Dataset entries
This is an optimization exercise on Yosys and OpenROAD, whose aim is small area, a short achievable clock period and few clock cycles, not a production implementation. At most, simulation tests tie the RTL to the original design; equivalence was not proved. No driver is modelled on the clock port, so clocking that relies on it looks cheaper here than on a real chip. Power and IR drop assume default switching activity.

Design cs281_dl_rx, start of the top module:
module cs281_dl_rx (
    input  wire       clk,
    input  wire       rst,         
    input  wire       in_valid,
    input  wire [7:0] in_data,
    output wire       in_ready,
    output wire       ev_valid,
    input  wire       ev_ready,
    output wire [1:0] ev_kind,
    output wire [7:0] ev_data,
    output wire       ev_last,
    output wire [7:0] fault
);
Size: roughly 570 flip-flops, roughly 33 I/O pins, about 13000 um2 of cells after synthesis.
clock: 8.0 ns
lec_check: 0
abc_clock_period_in_ps: 2800
cap_margin: 20
core_margin: 2
core_utilization: 40
cts_buf_list: sky130_fd_sc_hd__clkbuf_4
place_density: 0.6
setup_slack_margin: 5
slew_margin: 20
run.sh (not shown) runs the stock make flow with config.mk's settings and CLKGATE_MAP_FILE= SYNTH_SCRIPT=/design/flow/synth_recipe.tcl, a recipe that flattens the netlist after the stock synthesis.
==> next run, changes <==
- CTS_BUF_LIST: sky130_fd_sc_hd__clkbuf_4 -> sky130_fd_sc_hd__clkbuf_16
- CTS_CLUSTER_DIAMETER: not set -> 100
- CTS_CLUSTER_SIZE: not set -> 30
What happened: The changed run went through all stages and came out clean; critical path depth falls by 4; sequential power is about the same; global-route usage falls by 1.2 points.
==> next run, changes <==
==> flow/flow/run.sh (new file) <==
#!/bin/bash
# Standard layout, with a tighter timing-repair target and faster port buffers.
set -euo pipefail
bash standard.sh SETUP_SLACK_MARGIN=5.5 "BUFFER_PORTS_ARGS=-buffer_cell sky130_fd_sc_hd__buf_4" finish > standard_flow.log 2>&1
==> flow/standard.sh (new file) <==
#!/bin/bash
# synth_recipe.tcl (not shown) runs the flow's synth.tcl, then flattens the netlist and writes it again
# the make line also repeats each setting of config.mk as NAME=value (left out here)
make -C /OpenROAD-flow-scripts/flow DESIGN_CONFIG=/design/flow/config.mk WORK_HOME=/design/flow/orfs CLKGATE_MAP_FILE= SYNTH_SCRIPT=/design/flow/synth_recipe.tcl "${@:-finish}"
- ABC_CLOCK_PERIOD_IN_PS: 2800 -> 2500
- CTS_BUF_LIST: sky130_fd_sc_hd__clkbuf_16 -> not set
- CTS_CLUSTER_DIAMETER: 100 -> not set
- CTS_CLUSTER_SIZE: 30 -> not set
- SETUP_SLACK_MARGIN: 5 -> not set
removed: flow/run.sh
Result: Power came out higher by 25%; routed wire length came out higher by 4.9%; sequential power barely changes; via count came out higher by 7.0%; fmax came out higher by 9.3%; area after synthesis does not change; worst hold slack is better by 12 ps; sequential share of layout area came out lower by 6.2 points; core utilization came out higher by 4.0 points; flip-flop and latch count does not change.
==> next run, changes <==
==> flow/flow/run.sh (replaced) <==
#!/bin/bash
# Standard layout, with a tighter timing-repair target and faster port buffers.
set -euo pipefail
bash standard.sh SETUP_SLACK_MARGIN=5.3 "BUFFER_PORTS_ARGS=-buffer_cell sky130_fd_sc_hd__buf_2" finish > standard_flow.log 2>&1
- CTS_BUF_LIST: not set -> sky130_fd_sc_hd__clkbuf_16
- CTS_CLUSTER_DIAMETER: not set -> 100
- CTS_CLUSTER_SIZE: not set -> 30
Non-clock buffer count came out lower by 4.
Via count goes down by 5.6%.
Final area decreases by 8.0%.
Utilization falls by 4.0 points.
No run of this note included a check of the RTL's function; only the layout flow was run.

---

ember:
Another version of the RTL of cs281_dl_rx (not shown whole).
Size in the first run: about 870 cells after synthesis, roughly 570 flip-flops, ~33 I/O pins, ~13000 sq um of cells after synthesis.
// cs281_dl_rx
module cs281_dl_rx (
    input  wire       clk,
    input  wire       rst,         
    input  wire       in_valid,
    input  wire [7:0] in_data,
    output wire       in_ready,
    output wire       ev_valid,
    input  wire       ev_ready,
    output wire [1:0] ev_kind,
    output wire [7:0] ev_data,
    output wire       ev_last,
    output wire [7:0] fault
);
export LEC_CHECK = 0
export ABC_CLOCK_PERIOD_IN_PS = 2500
export CAP_MARGIN = 20
export CORE_MARGIN = 2
export CORE_UTILIZATION = 40
export CTS_BUF_LIST = sky130_fd_sc_hd__clkbuf_16
export CTS_CLUSTER_DIAMETER = 100
export CTS_CLUSTER_SIZE = 30
export PLACE_DENSITY = 0.6
export SLEW_MARGIN = 20
create_clock -name core_clock -period 8.0 [get_ports {clk}]
standard.sh (not shown) runs the stock make flow with config.mk's settings and CLKGATE_MAP_FILE= SYNTH_SCRIPT=/design/flow/synth_recipe.tcl, a recipe that flattens the netlist after the stock synthesis.
==> flow/flow/run.sh <==
#!/bin/bash
# Standard layout, with a tighter timing-repair target and faster port buffers.
set -euo pipefail
bash standard.sh SETUP_SLACK_MARGIN=5.3 "BUFFER_PORTS_ARGS=-buffer_cell sky130_fd_sc_hd__buf_2" finish > standard_flow.log 2>&1
Testbench counts of ember, summed over its fixed seeds: cycles 24,382.
--- input diff ember..juniper ---
==> flow/flow/run.sh <==
#!/bin/bash
# Standard layout, with a tighter timing-repair target and faster port buffers.
set -euo pipefail
bash standard.sh SETUP_SLACK_MARGIN=5.5 "BUFFER_PORTS_ARGS=-buffer_cell sky130_fd_sc_hd__buf_2" finish > standard_flow.log 2>&1
==> comparison <==
Diff ember -> juniper: buffer depth of the longest clock path did not really move; global-route wire length before repair neither gained nor lost much; fmax moved up; relative area change from synthesis to final layout higher; all-layer global routing usage shows no meaningful change.

---

job 4892:
Another version of the RTL of cs281_dl_rx (not shown whole).
Size in the first run: roughly 560 flip-flops, ~13000 um2 of cells after synthesis.
## cs281_dl_rx
module cs281_dl_rx (
    input  wire       clk,
    input  wire       rst,         
    input  wire       in_valid,
    input  wire [7:0] in_data,
    output wire       in_ready,
    output wire       ev_valid,
    input  wire       ev_ready,
    output wire [1:0] ev_kind,
    output wire [7:0] ev_data,
    output wire       ev_last,
    output wire [7:0] fault
);
clock: 8.0 ns
lec_check: 0
abc_clock_period_in_ps: 2500
cap_margin: 20
core_margin: 2
core_utilization: 40
cts_buf_list: sky130_fd_sc_hd__clkbuf_16
cts_cluster_diameter: 100
cts_cluster_size: 30
place_density: 0.6
slew_margin: 20
==> flow/flow/run.sh <==
#!/bin/bash
# Standard layout, with a tighter timing-repair target, faster port buffers,
# and the clock tree's root buffer removed after CTS (flow/post_cts.tcl).
set -euo pipefail
bash standard.sh SETUP_SLACK_MARGIN=5.5 "BUFFER_PORTS_ARGS=-buffer_cell sky130_fd_sc_hd__buf_2" POST_CTS_TCL=$PWD/flow/post_cts.tcl finish > standard_flow.log 2>&1
==> flow/flow/post_cts.tcl <==
set root_pins [get_pins -of_objects [get_nets clk] -filter "direction == input"]
set root [get_cells -of_objects $root_pins]
if { [llength $root_pins] == 1 } {
  set next [get_pins -of_objects [get_nets -of_objects [get_pins -of_objects $root -filter "direction == output"]] -filter "direction == input"]
  if { [llength $next] <= 4 } {
    puts "post_cts: removing clock root buffer [get_full_name $root]"
    remove_buffers $root
    estimate_parasitics -placement
    repair_timing_helper
    detailed_placement
    check_placement -verbose
  }
}
Job 4892 went all the way through the flow, and no timing, DRC or antenna check failed.
Changes in job 6721 relative to job 4892:
==> flow/flow/run.sh <==
#!/bin/bash
# Standard layout, with a tighter timing-repair target and faster port buffers.
set -euo pipefail
bash standard.sh SETUP_SLACK_MARGIN=5.3 "BUFFER_PORTS_ARGS=-buffer_cell sky130_fd_sc_hd__buf_2" finish > standard_flow.log 2>&1
removed: flow/flow/post_cts.tcl
[summary]
- Max freq job 4892 -> job 6721: degraded
- Taking job 4892 as the reference, in job 6721 arrival time at the worst endpoint up 0.15 ns; final period demand of the worst path went up 0.16 ns.
- The final layouts of job 6721 and job 4892 pass the timing, DRC and antenna checks.
## Diff of input files: job 8890 against job 6721
==> flow/flow/run.sh <==
#!/bin/bash
# Standard layout, with a tighter timing-repair target and faster port buffers.
set -euo pipefail
bash standard.sh SETUP_SLACK_MARGIN=5.5 "BUFFER_PORTS_ARGS=-buffer_cell sky130_fd_sc_hd__buf_2" finish > standard_flow.log 2>&1
==> results.txt <==
Comparing job 6721 against job 8890, there is no change at all in synthesis-stage register bit count.
[compare] base=job 6721 new=job 8890: leakage power grew by 0.054 nW, fraction of the cycle the final worst path needs lost 0.34 points, number of gates resized after CTS rose by 24.
Share of total power in combinational logic was higher in job 8890 than in job 6721.
Fmax, job 6721 and job 8890: smaller value in job 6721
Met2 track demand over resource in global routing (higher): job 8890
Compared with job 6721, job 8890 shows count of buffers not belonging to the clock network in the layout that has gone up by a few percent.
First-pass GRT wire length ends up lower on job 6721.
Between job 6721 and job 8890, worst setup slack is lower for job 6721, job 8890 comes in above that.
There was hardly any difference in share of final layout cell area taken by clock buffers and inverters between job 8890 and job 6721.
No run of this note included a check of the RTL's function; only the layout flow was run.

---

Another version of the RTL of cs281_dl_rx (not shown whole).
Size: ~840 cells after synthesis, about 560 flip-flops, ~0.013 mm^2 of cells after synthesis.
clock: 8.0 ns
lec_check: 0
abc_clock_period_in_ps: 2500
cap_margin: 20
core_margin: 2
core_utilization: 40
cts_buf_list: sky130_fd_sc_hd__clkbuf_16
cts_cluster_diameter: 100
cts_cluster_size: 30
place_density: 0.6
slew_margin: 20
==> flow/flow/run.sh <==
#!/bin/bash
# Standard layout, with a tighter timing-repair target and faster port buffers.
set -euo pipefail
bash standard.sh SETUP_SLACK_MARGIN=5.5 "BUFFER_PORTS_ARGS=-buffer_cell sky130_fd_sc_hd__buf_2" finish > standard_flow.log 2>&1
The baseline passed the timing, DRC and antenna checks.
Change:
==> flow/flow/run.sh (replaced) <==
#!/bin/bash
# Standard layout, with a tighter timing-repair target and faster port buffers.
set -euo pipefail
bash standard.sh SETUP_SLACK_MARGIN=5.3 "BUFFER_PORTS_ARGS=-buffer_cell sky130_fd_sc_hd__buf_2" finish > standard_flow.log 2>&1
Effect:
- The new run passed the timing, DRC and antenna checks
- worst setup slack is better by 0.011 ns
- maximum frequency goes up by 0.40%
- sequential cell count is unchanged
No functional check of the RTL was part of any run of this note.

---

cs281_dl_rx with an RTL version that a note above also has.
Size in the first run: roughly 870 cells after synthesis, roughly 570 flip-flops, ~33 I/O pins, roughly 13,000 µm² of cells after synthesis.
Settings: LEC_CHECK=0, ABC_CLOCK_PERIOD_IN_PS=2800, CAP_MARGIN=20, CORE_MARGIN=2, CORE_UTILIZATION=40, CTS_BUF_LIST=sky130_fd_sc_hd__clkbuf_8, PLACE_DENSITY=0.6, SETUP_SLACK_MARGIN=5, SLEW_MARGIN=20; clock period 8.0 ns.
run.sh (not shown) runs the stock make flow with config.mk's settings and CLKGATE_MAP_FILE= SYNTH_SCRIPT=/design/flow/synth_recipe.tcl, a recipe that flattens the netlist after the stock synthesis.
Stock flow here: none of the scripts above is used.
The first run completed without violations.
Rerun with:
--- a/flow/config.mk
+++ b/flow/config.mk
@@ -12 +11,0 @@
-export CTS_BUF_LIST = sky130_fd_sc_hd__clkbuf_8
Final area climbs by 0.37%.
Area after synthesis stays the same.
Total power climbs by 4.2%.
Register-to-register slack improves by 60 ps.
Fmax climbs by 0.68%.
Setup slack improves by 20 ps.
Worst hold slack improves by 11 ps.
Via count drops by 2.1%.
Sequential power hardly moves.
Rerun with:
--- a/flow/config.mk
+++ b/flow/config.mk
@@ -8 +7,0 @@
-export ABC_CLOCK_PERIOD_IN_PS = 2800
@@ -13 +11,0 @@
-export SETUP_SLACK_MARGIN = 5
Hold slack hardly moves.
Setup slack got worse by 830 ps.
Routed wire length came out lower by 2.5%.
Design area came out lower by 1.9%.
Fmax came out lower by 22%.
Critical path depth came out higher by 4.
Flip-flop and latch count is unchanged.
Utilization came out lower by 0.95 points.
Global-route usage came out lower by 0.26 points.
Via count hardly moves.
Rerun with:
==> flow/flow/run.sh (new file) <==
#!/bin/bash
# Standard layout, with a tighter timing-repair target and faster port buffers.
set -euo pipefail
bash standard.sh SETUP_SLACK_MARGIN=5.6 "BUFFER_PORTS_ARGS=-buffer_cell sky130_fd_sc_hd__buf_2" finish > standard_flow.log 2>&1
==> flow/standard.sh (new file) <==
#!/bin/bash
# synth_recipe.tcl (not shown) runs the flow's synth.tcl, then flattens the netlist and writes it again
# the make line also repeats each setting of config.mk as NAME=value (left out here)
make -C /OpenROAD-flow-scripts/flow DESIGN_CONFIG=/design/flow/config.mk WORK_HOME=/design/flow/orfs CLKGATE_MAP_FILE= SYNTH_SCRIPT=/design/flow/synth_recipe.tcl "${@:-finish}"
--- a/flow/config.mk
+++ b/flow/config.mk
@@ -7,0 +8 @@
+export ABC_CLOCK_PERIOD_IN_PS = 2500
@@ -10,0 +12,3 @@
+export CTS_BUF_LIST = sky130_fd_sc_hd__clkbuf_16
+export CTS_CLUSTER_DIAMETER = 100
+export CTS_CLUSTER_SIZE = 30
removed: flow/run.sh
Result:
- wire length decreases by about 1.2%
- first-iteration DRC count increases by about 6%
- total power decreases by about 17%
- combinational power increases by about 9%
- design area decreases by about 3%
- hold slack gets better by 12 ps
- cell count decreases by about 2%
- non-clock buffer count increases by 26
- maximum frequency increases by about 37%
Function was not checked in any run of this note: the RTL went through the layout flow alone.

==> static timing again, ports no longer ideal <==
No port has a modelled driver above. Below, the same layouts with a new extraction and two added sets of constraints. Step 1 sets driving cells, clkbuf_16 on the clock port and buf_2 on the other inputs (assumed; they add their load-dependent delay and slew). Step 2 moves the port delays by t, midway between the first and last clock arrival at a register: inputs arrive t later, outputs are due t later. That takes back most of the time a late clock gives input paths. Three values: ideal, step 1, step 2; two values: the first two.
run	shift t [ns]	setup slack, ns	hold WS [ns]
the first run of note 1	0.764	5.083 / 5.069 / 4.330	0.286 / 0.286 / 0.286
the second run of note 1	0.577	5.043 / 5.057 / 4.480	0.308 / 0.308 / 0.308
the third run of note 1	0.586	5.294 / 5.288 / 4.702	0.320 / 0.320 / 0.320
the fourth run of note 1	0.577	5.320 / 5.310 / 4.751	0.318 / 0.318 / 0.318
ember	0.577	5.361 / 5.315 / 4.832	0.325 / 0.325 / 0.325
juniper	0.572	5.376 / 5.329 / 4.959	0.324 / 0.324 / 0.324
job 4892	0.454	5.504 / 5.447 / 5.097	0.320 / 0.320 / 0.320
job 6721	0.572	5.348 / 5.305 / 4.972	0.331 / 0.331 / 0.331
job 8890	0.571	5.375 / 5.331 / 5.051	0.320 / 0.320 / 0.320
the first run of note 4	0.569	5.224 / 5.214 / 4.645	0.321 / 0.321 / 0.321
the second run of note 4	0.577	5.235 / 5.233 / 4.656	0.324 / 0.324 / 0.324
the first run of note 5	0.625	5.091 / 5.069 / 4.475	0.303 / 0.303 / 0.303
the second run of note 5	0.587	5.111 / 5.114 / 4.540	0.314 / 0.314 / 0.314
the third run of note 5	0.583	4.277 / 4.287 / 3.704	0.317 / 0.317 / 0.317
the fourth run of note 5	0.575	5.278 / 5.277 / 4.703	0.330 / 0.330 / 0.330
After both steps setup and hold are still met in every run listed. For the first run of note 1, which loses most, drivers alone change the setup slack by -0.014 ns; drivers and shift together by -0.753 ns.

§ Task prompt
Locate the word "depth" in the data above. Copy every line carrying it.

§ Task solution
What happened: The changed run went through all stages and came out clean; critical path depth falls by 4; sequential power is about the same; global-route usage falls by 1.2 points.
Diff ember -> juniper: buffer depth of the longest clock path did not really move; global-route wire length before repair neither gained nor lost much; fmax moved up; relative area change from synthesis to final layout higher; all-layer global routing usage shows no meaningful change.
Critical path depth came out higher by 4.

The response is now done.